That leaves Sun Cycle, the dark jewel of the band’s catalog. Opening cold and frost-bitten with the slow creep of “Altun Ha,” the album plunges the band into the dark corners of psych-folk, bubbling under the skin with a high-plains harrow. There’s a heavier sense of danger in the veins of Sun Cycle, feeling like the soundtrack to a dystopic Western, where the stakes are high and hardly anyone’s walking off into the sunset alive. Lane and Jewell are still here, but they’re less foils for Elkhorn than hues in their palette, creating deep oil paint scars of cracked black and saturated blue underneath the brilliant amber runs of Sheppard’s twelve string and Gardner’s electric purple drips of psychedelic sorrow.

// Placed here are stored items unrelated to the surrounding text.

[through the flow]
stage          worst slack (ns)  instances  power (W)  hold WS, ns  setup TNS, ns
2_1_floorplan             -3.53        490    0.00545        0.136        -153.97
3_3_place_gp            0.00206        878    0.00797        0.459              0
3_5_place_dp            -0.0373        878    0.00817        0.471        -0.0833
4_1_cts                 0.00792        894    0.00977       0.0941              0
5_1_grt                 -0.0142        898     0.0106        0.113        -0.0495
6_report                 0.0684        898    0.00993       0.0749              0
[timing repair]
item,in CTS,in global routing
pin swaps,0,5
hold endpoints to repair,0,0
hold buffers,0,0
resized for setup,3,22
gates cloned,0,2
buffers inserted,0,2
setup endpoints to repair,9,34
## src/rtl/nw_row_scorer.sv

```systemverilog
// nw_row_scorer: runtime-loaded global/local alignment scorer.
// One DP cell per cycle, row-major, against a single previous-row buffer.
module nw_row_scorer #(
  parameter int N       = 8,
  parameter int M       = 8,
  parameter int SYM_W   = 2,
  parameter int SCORE_W = 16,
  localparam int MX     = (N > M) ? N : M,
  localparam int AW     = (MX > 1) ? $clog2(MX) : 1,
  localparam int AI     = $clog2(N + 1),
  localparam int AJ     = $clog2(M + 1)
) (
  input  logic                      clk,
  input  logic                      reset,
  input  logic                      load_valid,
  input  logic                      load_sel,
  input  logic [AW-1:0]             load_addr,
  input  logic [SYM_W-1:0]          load_data,
  input  logic                      start,
  input  logic                      mode,
  input  logic signed [SCORE_W-1:0] match_score,
  input  logic signed [SCORE_W-1:0] mismatch_penalty,
  input  logic signed [SCORE_W-1:0] gap_penalty,
  output logic                      busy,
  output logic                      finish,
  output logic signed [SCORE_W-1:0] solution,
  output logic [AI-1:0]             best_i,
  output logic [AJ-1:0]             best_j
);

  localparam int SW    = SCORE_W;
  localparam int KW    = AW + 1;
  localparam int PW    = SW + KW + 1;
  localparam int DEPTH = 1 << AW;

  localparam logic [AW-1:0] LAST_R = AW'(N - 1);
  localparam logic [AW-1:0] LAST_C = AW'(M - 1);
  localparam logic [AW:0]   N_LIM  = (AW + 1)'(N);
  localparam logic [AW:0]   M_LIM  = (AW + 1)'(M);

  localparam logic signed [SW-1:0] SMAX = {1'b0, {(SW-1){1'b1}}};
  localparam logic signed [SW-1:0] SMIN = {1'b1, {(SW-1){1'b0}}};

  typedef enum logic [1:0] {
    IDLE,
    INIT,
    COMPUTE,
    DONE
  } state_t;

  state_t state_q, state_d;

  logic [SYM_W-1:0] a_mem [DEPTH];
  logic [SYM_W-1:0] b_mem [DEPTH];
  logic signed [SW-1:0] rowbuf [DEPTH];

  logic                 mode_q;
  logic signed [SW-1:0] match_q, mis_q, gap_q;
  logic [AW-1:0]        ri, cj;
  logic signed [SW-1:0] diag_q, left_q, best_q;
  logic [AI-1:0]        bi_q;
  logic [AJ-1:0]        bj_q;

  logic signed [SW-1:0] up, diag, left, col_cur, col_prev;
  logic signed [SW-1:0] sub, hd, hu, hl, h;
  logic                 last_cell;

  function automatic logic signed [SW-1:0] add_sat(
    input logic signed [SW-1:0] x,
    input logic signed [SW-1:0] y
  );
    logic [SW:0] s;
    s = {x[SW-1], x} + {y[SW-1], y};
    if (s[SW] != s[SW-1]) return s[SW] ? SMIN : SMAX;
    return s[SW-1:0];
  endfunction

  // k*g with k >= 0; wide product clamped to the score range
  function automatic logic signed [SW-1:0] mul_sat(
    input logic [KW-1:0]        k,
    input logic signed [SW-1:0] g
  );
    logic signed [PW-1:0] kx, gx, p;
    kx = PW'($signed({1'b0, k}));
    gx = PW'(g);
    p  = kx * gx;
    if (p[PW-1:SW-1] == '0 || p[PW-1:SW-1] == '1) return p[SW-1:0];
    return p[PW-1] ? SMIN : SMAX;
  endfunction

  always_ff @(posedge clk) begin
    if (state_q == IDLE && load_valid) begin
      if (!load_sel && {1'b0, load_addr} < N_LIM) a_mem[load_addr] <= load_data;
      if (load_sel && {1'b0, load_addr} < M_LIM) b_mem[load_addr] <= load_data;
    end
  end

  assign last_cell = (ri == LAST_R) && (cj == LAST_C);

  always_ff @(posedge clk or posedge reset) begin
    if (reset) state_q <= IDLE;
    else       state_q <= state_d;
  end

  always_comb begin
    state_d = state_q;
    unique case (state_q)
      IDLE:    if (start) state_d = INIT;
      INIT:    state_d = COMPUTE;
      COMPUTE: if (last_cell) state_d = DONE;
      DONE:    state_d = IDLE;
      default: state_d = IDLE;
    endcase
  end

  always_comb begin
    col_cur  = '0;
    col_prev = '0;
    if (!mode_q) begin
      col_cur  = mul_sat(KW'(ri) + KW'(1), gap_q);
      col_prev = mul_sat(KW'(ri), gap_q);
    end
    up   = rowbuf[cj];
    diag = (cj == '0) ? col_prev : diag_q;
    left = (cj == '0) ? col_cur : left_q;
    sub  = (a_mem[ri] == b_mem[cj]) ? match_q : mis_q;
    hd   = add_sat(diag, sub);
    hu   = add_sat(up, gap_q);
    hl   = add_sat(left, gap_q);
    h    = hd;
    if (hu > h) h = hu;
    if (hl > h) h = hl;
    if (mode_q && h[SW-1]) h = '0;
  end

  always_ff @(posedge clk or posedge reset) begin
    if (reset) begin
      busy     <= 1'b0;
      finish   <= 1'b0;
      solution <= '0;
      best_i   <= '0;
      best_j   <= '0;
      mode_q   <= 1'b0;
      match_q  <= '0;
      mis_q    <= '0;
      gap_q    <= '0;
      ri       <= '0;
      cj       <= '0;
      diag_q   <= '0;
      left_q   <= '0;
      best_q   <= '0;
      bi_q     <= '0;
      bj_q     <= '0;
      for (int c = 0; c < DEPTH; c++) rowbuf[c] <= '0;
    end else begin
      finish <= 1'b0;
      unique case (state_q)
        IDLE: begin
          if (start) begin
            busy    <= 1'b1;
            mode_q  <= mode;
            match_q <= match_score;
            mis_q   <= mismatch_penalty;
            gap_q   <= gap_penalty;
          end
        end
        INIT: begin
          for (int c = 0; c < DEPTH; c++)
            rowbuf[c] <= mode_q ? '0 : mul_sat(KW'(c + 1), gap_q);
          ri     <= '0;
          cj     <= '0;
          best_q <= '0;
          bi_q   <= '0;
          bj_q   <= '0;
        end
        COMPUTE: begin
          rowbuf[cj] <= h;
          diag_q     <= up;
          left_q     <= h;
          // strict compare keeps the first maximum in row-major order
          if (mode_q && h > best_q) begin
            best_q <= h;
            bi_q   <= AI'(ri) + AI'(1);
            bj_q   <= AJ'(cj) + AJ'(1);
          end
          if (cj == LAST_C) begin
            cj <= '0;
            ri <= ri + 1'b1;
          end else begin
            cj <= cj + 1'b1;
          end
        end
        DONE: begin
          finish   <= 1'b1;
          busy     <= 1'b0;
          solution <= mode_q ? best_q : left_q;
          best_i   <= mode_q ? bi_q : '0;
          best_j   <= mode_q ? bj_q : '0;
        end
        default: ;
      endcase
    end
  end

endmodule
```
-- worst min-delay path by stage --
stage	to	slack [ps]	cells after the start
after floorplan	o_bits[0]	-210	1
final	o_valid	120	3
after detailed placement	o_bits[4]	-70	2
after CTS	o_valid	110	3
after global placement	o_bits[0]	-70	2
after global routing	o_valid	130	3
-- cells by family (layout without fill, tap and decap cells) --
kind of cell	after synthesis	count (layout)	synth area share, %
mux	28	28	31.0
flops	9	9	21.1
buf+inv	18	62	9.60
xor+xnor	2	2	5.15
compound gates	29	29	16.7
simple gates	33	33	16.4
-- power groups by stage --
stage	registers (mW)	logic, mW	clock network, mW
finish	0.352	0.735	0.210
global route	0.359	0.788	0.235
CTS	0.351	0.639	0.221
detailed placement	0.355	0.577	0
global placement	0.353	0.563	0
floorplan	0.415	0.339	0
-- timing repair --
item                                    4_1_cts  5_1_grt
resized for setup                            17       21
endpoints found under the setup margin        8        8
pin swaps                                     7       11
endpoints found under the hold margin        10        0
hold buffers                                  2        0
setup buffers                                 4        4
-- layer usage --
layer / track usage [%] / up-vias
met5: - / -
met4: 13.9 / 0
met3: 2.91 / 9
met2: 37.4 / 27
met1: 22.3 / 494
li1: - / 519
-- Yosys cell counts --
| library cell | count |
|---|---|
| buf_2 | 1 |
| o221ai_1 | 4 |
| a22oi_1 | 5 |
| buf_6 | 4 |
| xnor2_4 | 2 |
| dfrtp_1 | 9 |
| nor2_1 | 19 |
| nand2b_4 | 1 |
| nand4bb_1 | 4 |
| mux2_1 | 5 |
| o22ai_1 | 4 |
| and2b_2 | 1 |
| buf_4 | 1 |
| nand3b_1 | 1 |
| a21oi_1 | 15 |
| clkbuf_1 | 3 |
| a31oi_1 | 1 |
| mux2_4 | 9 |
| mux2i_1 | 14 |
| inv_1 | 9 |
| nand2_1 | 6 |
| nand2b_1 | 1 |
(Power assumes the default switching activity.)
[config.mk]
export PLATFORM = sky130hd
export DESIGN_NAME = dino_game_ctrl
export DESIGN_NICKNAME = d
export VERILOG_FILES = /design/src/rtl/dino_game_ctrl.sv
export SDC_FILE = /design/constraint.sdc
export NUM_CORES = 1
export LEC_CHECK = 0
export ABC_AREA = 0
export BUFFER_PORTS_ARGS = -buffer_cell sky130_fd_sc_hd__buf_4
export CAP_MARGIN = 25
export CORE_ASPECT_RATIO = 2
export CORE_MARGIN = 2
export CORE_UTILIZATION = 30
export CTS_CLUSTER_DIAMETER = 30
export DETAILED_ROUTE_END_ITERATION = 12
export PLACE_DENSITY = 0.55
export SYNTH_ARGS = -nofsm -noshare
export SYNTH_HDL_FRONTEND = slang
export SYNTH_SLANG_ARGS = --single-unit
[constraint.sdc]
create_clock -name clk -period 3.2 [get_ports clk]
set_clock_uncertainty 0.1 [all_clocks]
set_input_delay 0.16 -clock clk [delete_from_list [all_inputs] [get_ports clk]]
set_output_delay 0.16 -clock clk [all_outputs]
set_load 0.01 [all_outputs]
[src/rtl/dino_game_ctrl.sv]
// Game-flow controller for the dino runner: input conditioning, IDLE/RUNNING/PAUSED/OVER
// sequencing, frame tick generation, restart lockout and session high score.
module dino_game_ctrl #(
  parameter int unsigned TICK_DIV      = 833333,
  parameter int unsigned LOCKOUT_TICKS = 30
) (
  input  logic        clk,
  input  logic        rst_n,
  input  logic        btn_start,
  input  logic        btn_pause,
  input  logic        collision,
  input  logic [15:0] score_in,
  output logic        game_start,
  output logic        game_over,
  output logic        game_tick,
  output logic [1:0]  state,
  output logic [15:0] high_score,
  output logic        new_high
);

  localparam int unsigned CntW  = (TICK_DIV > 2) ? $clog2(TICK_DIV) : 1;
  localparam int unsigned LockW = (LOCKOUT_TICKS > 1) ? $clog2(LOCKOUT_TICKS + 1) : 1;
  localparam logic [CntW-1:0]  CntMax   = CntW'(TICK_DIV - 1);
  localparam logic [LockW-1:0] LockInit = LockW'(LOCKOUT_TICKS);

  typedef enum logic [1:0] {
    StIdle    = 2'd0,
    StRunning = 2'd1,
    StPaused  = 2'd2,
    StOver    = 2'd3
  } state_e;

  logic [1:0] r_start_sync, r_pause_sync, r_coll_sync;
  logic       r_start_prev, r_pause_prev;
  logic       w_start_edge, w_pause_edge, w_coll;

  state_e           r_state, w_state_d;
  logic [CntW-1:0]  r_cnt, w_cnt_d;
  logic [LockW-1:0] r_lock, w_lock_d;
  logic             r_game_start, r_game_over, r_game_tick, r_new_high;
  logic             w_game_start_d, w_game_over_d, w_game_tick_d, w_new_high_d;
  logic [15:0]      r_high, w_high_d;
  logic             w_cnt_wrap, w_restart_ok;

  // Two-flop synchronizers plus one history flop for rising-edge detection.
  always_ff @(posedge clk) begin
    if (!rst_n) begin
      r_start_sync <= '0;
      r_pause_sync <= '0;
      r_coll_sync  <= '0;
      r_start_prev <= 1'b0;
      r_pause_prev <= 1'b0;
    end else begin
      r_start_sync <= {r_start_sync[0], btn_start};
      r_pause_sync <= {r_pause_sync[0], btn_pause};
      r_coll_sync  <= {r_coll_sync[0], collision};
      r_start_prev <= r_start_sync[1];
      r_pause_prev <= r_pause_sync[1];
    end
  end

  assign w_start_edge = r_start_sync[1] & ~r_start_prev;
  assign w_pause_edge = r_pause_sync[1] & ~r_pause_prev;
  assign w_coll       = r_coll_sync[1];
  assign w_cnt_wrap   = (r_cnt == CntMax);
  assign w_restart_ok = w_start_edge && (r_lock == '0);

  always_ff @(posedge clk) begin
    if (!rst_n) begin
      r_state      <= StIdle;
      r_cnt        <= '0;
      r_lock       <= '0;
      r_game_start <= 1'b0;
      r_game_over  <= 1'b0;
      r_game_tick  <= 1'b0;
      r_high       <= '0;
      r_new_high   <= 1'b0;
    end else begin
      r_state      <= w_state_d;
      r_cnt        <= w_cnt_d;
      r_lock       <= w_lock_d;
      r_game_start <= w_game_start_d;
      r_game_over  <= w_game_over_d;
      r_game_tick  <= w_game_tick_d;
      r_high       <= w_high_d;
      r_new_high   <= w_new_high_d;
    end
  end

  always_comb begin
    w_state_d = r_state;
    unique case (r_state)
      StIdle:    if (w_start_edge) w_state_d = StRunning;
      StRunning: begin
        if (w_coll)            w_state_d = StOver;
        else if (w_pause_edge) w_state_d = StPaused;
      end
      StPaused:  if (w_pause_edge) w_state_d = StRunning;
      StOver:    if (w_restart_ok) w_state_d = StRunning;
      default:   w_state_d = StIdle;
    endcase
  end

  always_comb begin
    w_cnt_d        = r_cnt;
    w_lock_d       = r_lock;
    w_game_start_d = 1'b0;
    w_game_over_d  = 1'b0;
    w_game_tick_d  = 1'b0;
    w_high_d       = r_high;
    w_new_high_d   = r_new_high;
    unique case (r_state)
      StIdle: begin
        if (w_start_edge) begin
          w_game_start_d = 1'b1;
          w_cnt_d        = '0;
        end
      end
      StRunning: begin
        if (w_coll) begin
          // Phase restarts at OVER entry so the lockout spans whole frames.
          w_game_over_d = 1'b1;
          w_cnt_d       = '0;
          w_lock_d      = LockInit;
          if (score_in > r_high) begin
            w_high_d     = score_in;
            w_new_high_d = 1'b1;
          end
        end else begin
          w_cnt_d       = w_cnt_wrap ? '0 : r_cnt + 1'b1;
          w_game_tick_d = w_cnt_wrap & ~w_pause_edge;
        end
      end
      StPaused: begin
      end
      StOver: begin
        if (w_restart_ok) begin
          w_game_start_d = 1'b1;
          w_cnt_d        = '0;
          w_new_high_d   = 1'b0;
        end else begin
          w_cnt_d = w_cnt_wrap ? '0 : r_cnt + 1'b1;
          if (w_cnt_wrap && (r_lock != '0)) w_lock_d = r_lock - 1'b1;
        end
      end
      default: begin
      end
    endcase
  end

  assign game_start = r_game_start;
  assign game_over  = r_game_over;
  assign game_tick  = r_game_tick;
  assign state      = r_state;
  assign high_score = r_high;
  assign new_high   = r_new_high;

endmodule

To say there hasn’t been an LP of instrumental intensity on this level in quite a few years is no hasty statement. Wiliam Tyler’s coming close this year, but Elkhorn are topping the mount. As a pair of LPs, there aren’t too many instances of someone stormbringing this hard with quality equaling quantity. Sun Cycle in particular knocks the band into the ranks of Rose, Chasney, and the brothers Bishop. If you’ve been holding out for an essential release in the first half of 2019, look no further, this should be turntable bound and locked down for the next couple of months of your life. Let its pain become yours, its briefer moments of joy salve the soul and its sparkling strings ease the mind.